Patients are often advised to start with a course of non-surgical care (medications, rest, physical therapy) for at least 4-6 weeks prior to considering spinal surgery for a herniated disc. However, when a patient has progressive major weakness in the extremities due to nerve root pinching from a herniated disc, earlier surgery can help stop any progression and speed the healing process. In such cases, failing to perform surgery expeditiously can result in permanent nerve damage and persistence of symptoms.
Surgical treatment for a cervical herniated disc can be approached either anteriorly (incision made from the front/side of the neck, such as today's procedure) or posteriorly (incision made from the back of the neck). Commonly, the anterior approach (anterior discectomy) is chosen. During this procedure, the offending disc is removed through the front of the neck and then the vertebrae above and below the empty disc space are usually fused using a combination of bone grafts, plates, screws and/or rods. This cervical fusion process stabilizes the spine, keeping the vertebrae in position and out of the way of the offending nerves.
Another surgical option, which is the method Dr. Fessler chose for Manning's second procedure, by report, is a posterior cervical approach, in which the disc material is removed through the back of the neck. Although surgeons can opt to fuse the disc space in this approach as well, studies have shown that this is somewhat more difficult to accomplish than with the anterior approach, and so fusion is less commonly performed.
Therefore, a key difference between the approaches is that it is more common to perform cervical fusion with anterior versus posterior surgery. The main concerns with fusion are that patients run the risk of losing range of motion of the cervical spine,and that the recovery period, in particular for athletes in contact sports, can be on the order of months rather than days to weeks. In May, Irsay was quoted as saying that Manning did not undergo spinal fusion during his second procedure.

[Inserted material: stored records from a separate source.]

<file path="src/rtl/dcache_miss_ctrl.sv">
`default_nettype none
// ============================================================================
// Module   : dcache_miss_ctrl
// Purpose  : 4-way D-cache miss handler: victim pick, writeback, burst refill.
// Revision : 1.0
// ============================================================================
module dcache_miss_ctrl #(
  parameter  int ASSOC_NUM  = 4,
  parameter  int LINE_WORDS = 8,
  parameter  int INDEX_W    = 7,
  localparam int WAY_W      = $clog2(ASSOC_NUM),
  localparam int IDX_W      = $clog2(LINE_WORDS),
  localparam int OFF_W      = IDX_W + 2,
  localparam int TAG_W      = 32 - INDEX_W - OFF_W
) (
  input  logic                       clk,
  input  logic                       resetn,
  input  logic                       req_valid,
  input  logic [31:0]                req_addr,
  input  logic [ASSOC_NUM-1:0]       hit_way,
  input  logic [ASSOC_NUM-1:0]       way_valid,
  input  logic [ASSOC_NUM-1:0]       way_dirty,
  input  logic [ASSOC_NUM*TAG_W-1:0] way_tag,
  input  logic [WAY_W-1:0]           lru,
  output logic [ASSOC_NUM-1:0]       plru_access,
  output logic                       plru_update,
  output logic                       stall,
  output logic [WAY_W-1:0]           victim_way,
  output logic                       wr_req,
  output logic [31:0]                wr_addr,
  input  logic                       wr_rdy,
  output logic                       rd_req,
  output logic [31:0]                rd_addr,
  input  logic                       rd_rdy,
  input  logic                       ret_valid,
  input  logic                       ret_last,
  input  logic [31:0]                ret_data,
  output logic                       refill_we,
  output logic [WAY_W-1:0]           refill_way,
  output logic [IDX_W-1:0]           refill_idx,
  output logic [31:0]                refill_data,
  output logic                       refill_tag_we,
  output logic                       miss_done
);

  localparam logic [2:0] S_IDLE   = 3'd0;
  localparam logic [2:0] S_WB     = 3'd1;
  localparam logic [2:0] S_RREQ   = 3'd2;
  localparam logic [2:0] S_REFILL = 3'd3;
  localparam logic [2:0] S_DONE   = 3'd4;

  logic [2:0]        state_q,  state_d;
  logic [31-OFF_W:0] line_q,   line_d;
  logic [TAG_W-1:0]  tag_q,    tag_d;
  logic [WAY_W-1:0]  victim_q, victim_d;
  logic [IDX_W-1:0]  cnt_q,    cnt_d;

  logic [WAY_W-1:0]  sel_way;
  logic              sel_found;
  logic              sel_dirty;
  logic [TAG_W-1:0]  sel_tag;
  logic              is_hit;
  logic              is_miss;
  logic              unused_addr_lo;

  // Byte/word offset of the lookup address never leaves this block.
  assign unused_addr_lo = ^req_addr[OFF_W-1:0];

  assign is_hit  = req_valid &  (|hit_way);
  assign is_miss = req_valid & ~(|hit_way);

  // Lowest-index invalid way wins; fall back to the PLRU choice.
  always_comb begin
    sel_way   = lru;
    sel_found = 1'b0;
    for (int i = 0; i < ASSOC_NUM; i++) begin
      if (!sel_found && !way_valid[i]) begin
        sel_way   = WAY_W'(i);
        sel_found = 1'b1;
      end
    end
  end

  assign sel_dirty = way_valid[sel_way] & way_dirty[sel_way];
  assign sel_tag   = way_tag[sel_way*TAG_W +: TAG_W];

  always_ff @(posedge clk) begin
    if (!resetn) begin
      state_q  <= S_IDLE;
      line_q   <= '0;
      tag_q    <= '0;
      victim_q <= '0;
      cnt_q    <= '0;
    end else begin
      state_q  <= state_d;
      line_q   <= line_d;
      tag_q    <= tag_d;
      victim_q <= victim_d;
      cnt_q    <= cnt_d;
    end
  end

  always_comb begin
    state_d  = state_q;
    line_d   = line_q;
    tag_d    = tag_q;
    victim_d = victim_q;
    cnt_d    = cnt_q;
    case (state_q)
      S_IDLE: begin
        if (is_miss) begin
          line_d   = req_addr[31:OFF_W];
          tag_d    = sel_tag;
          victim_d = sel_way;
          state_d  = sel_dirty ? S_WB : S_RREQ;
        end
      end
      S_WB: begin
        if (wr_rdy) state_d = S_RREQ;
      end
      S_RREQ: begin
        if (rd_rdy) begin
          state_d = S_REFILL;
          cnt_d   = '0;
        end
      end
      S_REFILL: begin
        if (ret_valid) begin
          cnt_d = cnt_q + IDX_W'(1);
          // Line completion follows the return channel, not the beat count.
          if (ret_last) state_d = S_DONE;
        end
      end
      S_DONE:  state_d = S_IDLE;
      default: state_d = S_IDLE;
    endcase
  end

  always_comb begin
    plru_access   = '0;
    plru_update   = 1'b0;
    wr_req        = 1'b0;
    wr_addr       = '0;
    rd_req        = 1'b0;
    rd_addr       = '0;
    refill_we     = 1'b0;
    refill_way    = '0;
    refill_idx    = '0;
    refill_data   = '0;
    refill_tag_we = 1'b0;
    miss_done     = 1'b0;
    stall         = (state_q != S_IDLE);
    victim_way    = victim_q;
    case (state_q)
      S_IDLE: begin
        if (is_hit) begin
          plru_update = 1'b1;
          plru_access = hit_way;
        end
      end
      S_WB: begin
        wr_req  = 1'b1;
        wr_addr = {tag_q, line_q[INDEX_W-1:0], {OFF_W{1'b0}}};
      end
      S_RREQ: begin
        rd_req  = 1'b1;
        rd_addr = {line_q, {OFF_W{1'b0}}};
      end
      S_REFILL: begin
        if (ret_valid) begin
          refill_we     = 1'b1;
          refill_way    = victim_q;
          refill_idx    = cnt_q;
          refill_data   = ret_data;
          refill_tag_we = ret_last;
        end
      end
      S_DONE: begin
        plru_update = 1'b1;
        plru_access = ASSOC_NUM'(1) << victim_q;
        miss_done   = 1'b1;
      end
      default: ;
    endcase
  end

endmodule
`default_nettype wire

</file>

As a whole, the major advantages of a posterior approach include:
- Superior for treatment of herniations that are lateral to (to the side of) the spinal cord;
- Safer in patients with bone spurs involving the spinal column;
- Allows patients to avoid cervical fusion.

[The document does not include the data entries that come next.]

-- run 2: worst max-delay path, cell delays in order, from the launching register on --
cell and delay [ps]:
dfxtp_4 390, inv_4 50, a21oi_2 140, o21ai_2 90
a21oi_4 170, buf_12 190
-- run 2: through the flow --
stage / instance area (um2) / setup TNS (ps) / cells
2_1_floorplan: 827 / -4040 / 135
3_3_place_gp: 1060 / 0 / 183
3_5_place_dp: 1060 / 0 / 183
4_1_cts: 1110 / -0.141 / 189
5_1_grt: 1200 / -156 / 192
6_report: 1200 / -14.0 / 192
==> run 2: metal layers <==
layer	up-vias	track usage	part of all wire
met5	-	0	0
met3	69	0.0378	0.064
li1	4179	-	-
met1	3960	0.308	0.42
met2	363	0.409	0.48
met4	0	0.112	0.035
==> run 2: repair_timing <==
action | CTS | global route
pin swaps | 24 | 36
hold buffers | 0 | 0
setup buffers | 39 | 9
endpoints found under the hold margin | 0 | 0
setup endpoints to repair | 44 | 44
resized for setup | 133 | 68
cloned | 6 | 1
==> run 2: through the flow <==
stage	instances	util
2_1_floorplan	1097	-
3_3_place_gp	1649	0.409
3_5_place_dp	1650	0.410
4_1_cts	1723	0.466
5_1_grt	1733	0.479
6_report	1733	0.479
[config.mk]
export PLATFORM = sky130hd
export DESIGN_NAME = obstacle_spawn_scheduler_flat
export DESIGN_NICKNAME = d
export VERILOG_FILES = /design/src/rtl/game_pkg.sv /design/src/rtl/obstacle_spawn_scheduler_if.sv /design/src/rtl/lfsr16.sv /design/src/rtl/obstacle_spawn_scheduler.sv /design/src/flat_wrapper.sv
export SDC_FILE = /design/constraint.sdc
export NUM_CORES = 1
export LEC_CHECK = 0
export ABC_AREA = 1
export CORE_UTILIZATION = 39
export CTS_BUF_LIST = sky130_fd_sc_hd__clkbuf_16
export DETAILED_ROUTE_END_ITERATION = 10
export PLACE_DENSITY = 0.68
export SLEW_MARGIN = 20
export SYNTH_ARGS = -nofsm -noshare
export SYNTH_HDL_FRONTEND = slang
export SYNTH_SLANG_ARGS = --single-unit
[constraint.sdc]
create_clock -name clk -period 11.08 [get_ports clk]
set_input_delay 2.216 -clock clk [delete_from_list [all_inputs] [get_ports clk]]
set_output_delay 2.216 -clock clk [all_outputs]
set_load 0.005 [all_outputs]
[src/rtl/bus_pkg.sv]
// Shared definitions for the serial bus blocks: arbiter state encoding and
// bus field widths.
package bus_pkg;

    typedef enum logic [1:0] {
        IDLE    = 2'd0,
        GRANT   = 2'd1,
        BUSY    = 2'd2,
        RELEASE = 2'd3
    } arb_state_t;

    localparam int ADDR_BITS = 16;
    localparam int DATA_BITS = 8;

endpackage

[src/rtl/counter.sv]
// Up-counter with asynchronous clear, used for the arbiter grant timeout.
module counter #(
    parameter int WIDTH = 5
) (
    input  logic             rst,
    input  logic             CLK,
    input  logic             incr,
    output logic [WIDTH-1:0] count
);

    logic [WIDTH-1:0] count_q;
    logic [WIDTH-1:0] count_d;

    // next count: step when enabled, otherwise hold
    always_comb begin
        if (incr) begin
            count_d = count_q + WIDTH'(1);
        end else begin
            count_d = count_q;
        end
    end

    // count register
    always_ff @(posedge CLK or posedge rst) begin
        if (rst) begin
            count_q <= '0;
        end else begin
            count_q <= count_d;
        end
    end

    assign count = count_q;

endmodule
## config.mk

```make
export PLATFORM = sky130hd
export DESIGN_NAME = clkdiv_prog
export DESIGN_NICKNAME = d
export VERILOG_FILES = /design/src/rtl/clkdiv_prog.sv
export SDC_FILE = /design/constraint.sdc
export NUM_CORES = 1
export LEC_CHECK = 0
export CAP_MARGIN = 10
export CORE_ASPECT_RATIO = 0.8
export CORE_MARGIN = 5
export CORE_UTILIZATION = 55
export CTS_CLUSTER_DIAMETER = 200
export DETAILED_ROUTE_END_ITERATION = 7
export PLACE_DENSITY = 0.8
export SYNTH_ARGS = -nofsm -noshare
export SYNTH_HDL_FRONTEND = slang
export SYNTH_SLANG_ARGS = --single-unit
```

## constraint.sdc

```tcl
create_clock -name clk -period 4.6 [get_ports clk]
set_clock_uncertainty 0.1 [all_clocks]
set_input_delay 0.92 -clock clk [delete_from_list [all_inputs] [get_ports clk]]
set_output_delay 0.92 -clock clk [all_outputs]
set_load 0.05 [all_outputs]
```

The major disadvantages of a posterior approach include:
- Opting against fusion may allow for continued disc collapse and pressure on the affected nerves;
- The disc may not be removed completely and may re-herniate;
- More technically difficult approach that runs higher risk of failure.

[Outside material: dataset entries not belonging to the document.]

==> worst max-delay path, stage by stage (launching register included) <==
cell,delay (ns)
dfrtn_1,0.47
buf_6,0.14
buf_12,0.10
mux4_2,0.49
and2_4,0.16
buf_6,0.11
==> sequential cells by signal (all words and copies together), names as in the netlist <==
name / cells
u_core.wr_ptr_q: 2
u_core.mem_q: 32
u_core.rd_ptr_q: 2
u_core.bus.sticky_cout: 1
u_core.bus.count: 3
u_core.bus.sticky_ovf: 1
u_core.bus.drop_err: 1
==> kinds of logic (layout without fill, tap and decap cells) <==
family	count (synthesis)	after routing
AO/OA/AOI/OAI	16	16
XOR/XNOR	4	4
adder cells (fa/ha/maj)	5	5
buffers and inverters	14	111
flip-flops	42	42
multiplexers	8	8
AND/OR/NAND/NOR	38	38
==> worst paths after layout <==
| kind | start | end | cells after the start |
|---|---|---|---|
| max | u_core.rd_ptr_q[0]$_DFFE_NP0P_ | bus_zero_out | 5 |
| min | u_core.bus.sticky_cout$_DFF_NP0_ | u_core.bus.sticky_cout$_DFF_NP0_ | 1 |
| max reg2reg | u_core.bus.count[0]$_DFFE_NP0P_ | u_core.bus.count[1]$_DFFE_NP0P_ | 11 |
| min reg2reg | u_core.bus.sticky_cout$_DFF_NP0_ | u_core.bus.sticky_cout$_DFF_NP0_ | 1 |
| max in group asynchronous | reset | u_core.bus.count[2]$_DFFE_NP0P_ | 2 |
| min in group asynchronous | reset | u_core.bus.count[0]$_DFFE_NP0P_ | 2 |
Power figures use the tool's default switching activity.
==> src/rtl/fp_max_seq_pkg.sv <==
// -----------------------------------------------------------------------------
// fp_max_seq_pkg
// Shared definitions for the running-maximum sequencer:
//   - 13-bit floating-point operand layout (sign, 4-bit exponent, 8-bit fraction)
//   - FSM state encoding used by fp_max_seq
// -----------------------------------------------------------------------------
package fp_max_seq_pkg;

    localparam int FP_EXP_W  = 4;
    localparam int FP_FRAC_W = 8;
    localparam int FP_W      = 1 + FP_EXP_W + FP_FRAC_W;

    typedef enum logic [1:0] {
        IDLE  = 2'd0,
        FIRST = 2'd1,
        RUN   = 2'd2,
        DONE  = 2'd3
    } state_t;

    typedef struct packed {
        logic                 sign;
        logic [FP_EXP_W-1:0]  exp;
        logic [FP_FRAC_W-1:0] frac;
    } fp_t;

endpackage

==> src/rtl/fp_max_seq_fp_gtr.sv <==
// -----------------------------------------------------------------------------
// fp_gtr
// Combinational strict greater-than for sign-magnitude 13-bit floats.
//   iSign1/iExp1/iFrac1 : operand 1
//   iSign2/iExp2/iFrac2 : operand 2
//   oGtr                : 1 when operand 1 > operand 2 (equal values give 0)
// A positive operand always beats a negative one; with equal signs the
// {exp,frac} magnitudes are compared, reversed for negative values.
// -----------------------------------------------------------------------------
module fp_gtr
    import fp_max_seq_pkg::*;
(
    input  logic                 iSign1,
    input  logic [FP_EXP_W-1:0]  iExp1,
    input  logic [FP_FRAC_W-1:0] iFrac1,
    input  logic                 iSign2,
    input  logic [FP_EXP_W-1:0]  iExp2,
    input  logic [FP_FRAC_W-1:0] iFrac2,
    output logic                 oGtr
);

    logic [FP_EXP_W+FP_FRAC_W-1:0] mag1;
    logic [FP_EXP_W+FP_FRAC_W-1:0] mag2;

    assign mag1 = {iExp1, iFrac1};
    assign mag2 = {iExp2, iFrac2};

    always_comb begin
        oGtr = 1'b0;
        if (iSign1 != iSign2) begin
            oGtr = ~iSign1;
        end else if (iSign1) begin
            oGtr = (mag1 < mag2);
        end else begin
            oGtr = (mag1 > mag2);
        end
    end

endmodule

Typically, patients who undergo cervical discectomy are back to full activity within a matter of weeks, with a longer recovery period if fusion is performed as in today's procedure. However, as evidenced by Manning's second procedure, when complications arise, the healing process can take months and may require additional surgery regardless of whether fusion is performed.
The question in the coming weeks will be whether the Colts superstar will be able to return at all this season. Although the early reports put Manning back on the field as early as November, given the chain of events leading to today's procedure it is distinctly possible he will miss the entire 2011 season.